Related with the option for confidentiality of the German reimbursement price, the Medical Research Act also proposes that in the future the price of such products in other European countries shall no longer be considered in the German price negotiations. Under the existing laws, the sales prices in other European countries are taken into account in the reimbursement price negotiations (subject to some additional requirements). Under the new laws, this existing requirement for an “inbound” international reference pricing will be removed from the German AMNOG drug pricing laws.

c) Restricting the substitution of “confidential price drugs” by cheaper import drugs

The Medical Research Act also proposes that pharmacies shall no longer substitute medicines that have a confidential reimbursement price with cheaper (parallel) import drugs. To save costs, the existing German laws stipulate that in certain cases pharmacies must dispense identical but cheaper imported drugs instead of the more expensive locally launched drug. Since confidential reimbursement amounts remain unknown to pharmacies, they cannot determine the price difference against import drugs. Hence, the substitution obligation will be lifted for drugs with confidential reimbursement amounts.

3. International Consequences of the Reform

Over the last decade many pharmaceutical companies with innovative drugs chose Germany as their first launch country in the EU. One reason is that the timelines of the AMNOG process are strictly regulated and offer predictability. Germany is also still a high-price country for new drugs and offers an initial free pricing period of 6 months (until recently, 12 months).

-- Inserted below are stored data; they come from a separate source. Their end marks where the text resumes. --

<file path="config.mk">
export PLATFORM = sky130hd
export DESIGN_NAME = alpha_blend_mixer
export DESIGN_NICKNAME = d
export VERILOG_FILES = /design/src/rtl/alpha_blend_mixer.sv
export SDC_FILE = /design/constraint.sdc
export NUM_CORES = 1
export LEC_CHECK = 0
export ABC_AREA = 1
export CORE_UTILIZATION = 50
export CTS_CLUSTER_DIAMETER = 150
export DETAILED_ROUTE_END_ITERATION = 7
export PLACE_DENSITY_LB_ADDON = 0.08
export SYNTH_ARGS = -nofsm -noshare
export SYNTH_HDL_FRONTEND = slang
export SYNTH_SLANG_ARGS = --single-unit
</file>
<file path="constraint.sdc">
create_clock -name clk -period 11.2 [get_ports clk]
set_input_delay 1.68 -clock clk [delete_from_list [all_inputs] [get_ports clk]]
set_output_delay 1.68 -clock clk [all_outputs]
set_load 0.005 [all_outputs]
</file>
[config.mk]
export PLATFORM = sky130hd
export DESIGN_NAME = block_move_ctrl
export DESIGN_NICKNAME = d
export VERILOG_FILES = /design/src/rtl/tetris_pkg.sv /design/src/rtl/chk_handshake.sv /design/src/rtl/block_move_ctrl.sv
export SDC_FILE = /design/constraint.sdc
export NUM_CORES = 1
export LEC_CHECK = 0
export BUFFER_PORTS_ARGS = -buffer_cell sky130_fd_sc_hd__clkbuf_2
export CAP_MARGIN = 5
export CELL_PAD_IN_SITES_DETAIL_PLACEMENT = 0
export CELL_PAD_IN_SITES_GLOBAL_PLACEMENT = 1
export CORE_MARGIN = 3
export CORE_UTILIZATION = 33
export DETAILED_ROUTE_END_ITERATION = 10
export PLACE_DENSITY = 0.74
export SKIP_CTS_REPAIR_TIMING = 1
export SYNTH_ARGS = -nofsm -noshare
export SYNTH_HDL_FRONTEND = slang
export SYNTH_SLANG_ARGS = --single-unit
[constraint.sdc]
create_clock -name clk -period 1.7 [get_ports clk]
set_input_delay 0.085 -clock clk [delete_from_list [all_inputs] [get_ports clk]]
set_output_delay 0.085 -clock clk [all_outputs]
set_load 0.01 [all_outputs]
[src/rtl/tetris_pkg.sv]
// -----------------------------------------------------------------------------
// tetris_pkg
// Shared types and constants for the falling-piece movement logic.
//   POS_W    : width of every position/rotation field
//   ROT_MASK : keeps rotation in 0..3 (bits [1:0])
//   state_t  : movement controller FSM states
//   move_t   : kind of candidate move under check
//   rot_next : clockwise rotation step with wrap 3 -> 0
// -----------------------------------------------------------------------------
package tetris_pkg;

    localparam int POS_W = 10;
    localparam logic [POS_W-1:0] ROT_MASK = 10'h003;

    typedef enum logic [2:0] {
        ST_IDLE      = 3'd0,
        ST_CHECK     = 3'd1,
        ST_COMMIT    = 3'd2,
        ST_LOCK      = 3'd3,
        ST_SPAWN_CHK = 3'd4,
        ST_RESPAWN   = 3'd5,
        ST_OVER      = 3'd6
    } state_t;

    typedef enum logic [1:0] {
        MV_DOWN  = 2'd0,
        MV_ROT   = 2'd1,
        MV_LEFT  = 2'd2,
        MV_RIGHT = 2'd3
    } move_t;

    function automatic logic [POS_W-1:0] rot_next(input logic [POS_W-1:0] rot);
        return (rot + 10'd1) & ROT_MASK;
    endfunction

endpackage
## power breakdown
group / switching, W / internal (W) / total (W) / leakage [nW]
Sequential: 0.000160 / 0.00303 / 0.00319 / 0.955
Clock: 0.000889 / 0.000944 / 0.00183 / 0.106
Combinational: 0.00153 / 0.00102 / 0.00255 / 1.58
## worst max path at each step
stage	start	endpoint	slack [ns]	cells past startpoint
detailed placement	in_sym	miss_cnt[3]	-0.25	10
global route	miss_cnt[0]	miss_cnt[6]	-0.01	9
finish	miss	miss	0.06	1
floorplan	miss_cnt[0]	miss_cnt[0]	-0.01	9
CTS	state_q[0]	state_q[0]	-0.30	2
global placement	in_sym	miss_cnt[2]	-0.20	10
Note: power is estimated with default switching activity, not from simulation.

For companies operating in Germany, the above outlined changes to the pricing and reimbursement laws can have a positive impact. The Medical Research Act notes that the confidentiality option has been requested by the pharmaceutical industry for a while. In fact, this could be an interesting new instrument, especially for companies whose products come out of the AMNOG process with an unsatisfactorily low price. 

Overall, it is an important point in the Medical Research Act that the law aims to restrict the (inbound and outbound) international reference pricing. Therefore, these changes would not only affect Germany but also the drug pricing situation in other countries.

Having said this, we again underscore that the way the Medical Research Act envisages to implement the proposed confidentiality of the reimbursement price is very complicated and has a number of loopholes.  

4. Next Steps of the Reform

The Medical Research Act is currently out for public consultation. On 20 February 2024, already next week, there will be a hearing about this draft with stakeholders. All interest groups can submit comments until 22 February 2024. It is a bit unusual that the hearing takes place before the stakeholder comments are collected. This is an indication that the German government is determined to implement the new law quickly to execute on the new Pharma Strategy. The above described changes are scheduled to take effect on 1 January 2025.

It remains to be seen whether all proposed amendments that we have discussed in this blog will be implemented as set forth in the current version of the draft bill. Usually, there will be changes in the course of the legislative deliberations – and we expect that there will be changes to these proposed rules, too. Therefore, affected companies and stakeholders should closely monitor the legislative process and consider submitting comments.

The Life Sciences Team of Covington & Burling LLP in Frankfurt (Germany) will keep you posted about the next developments.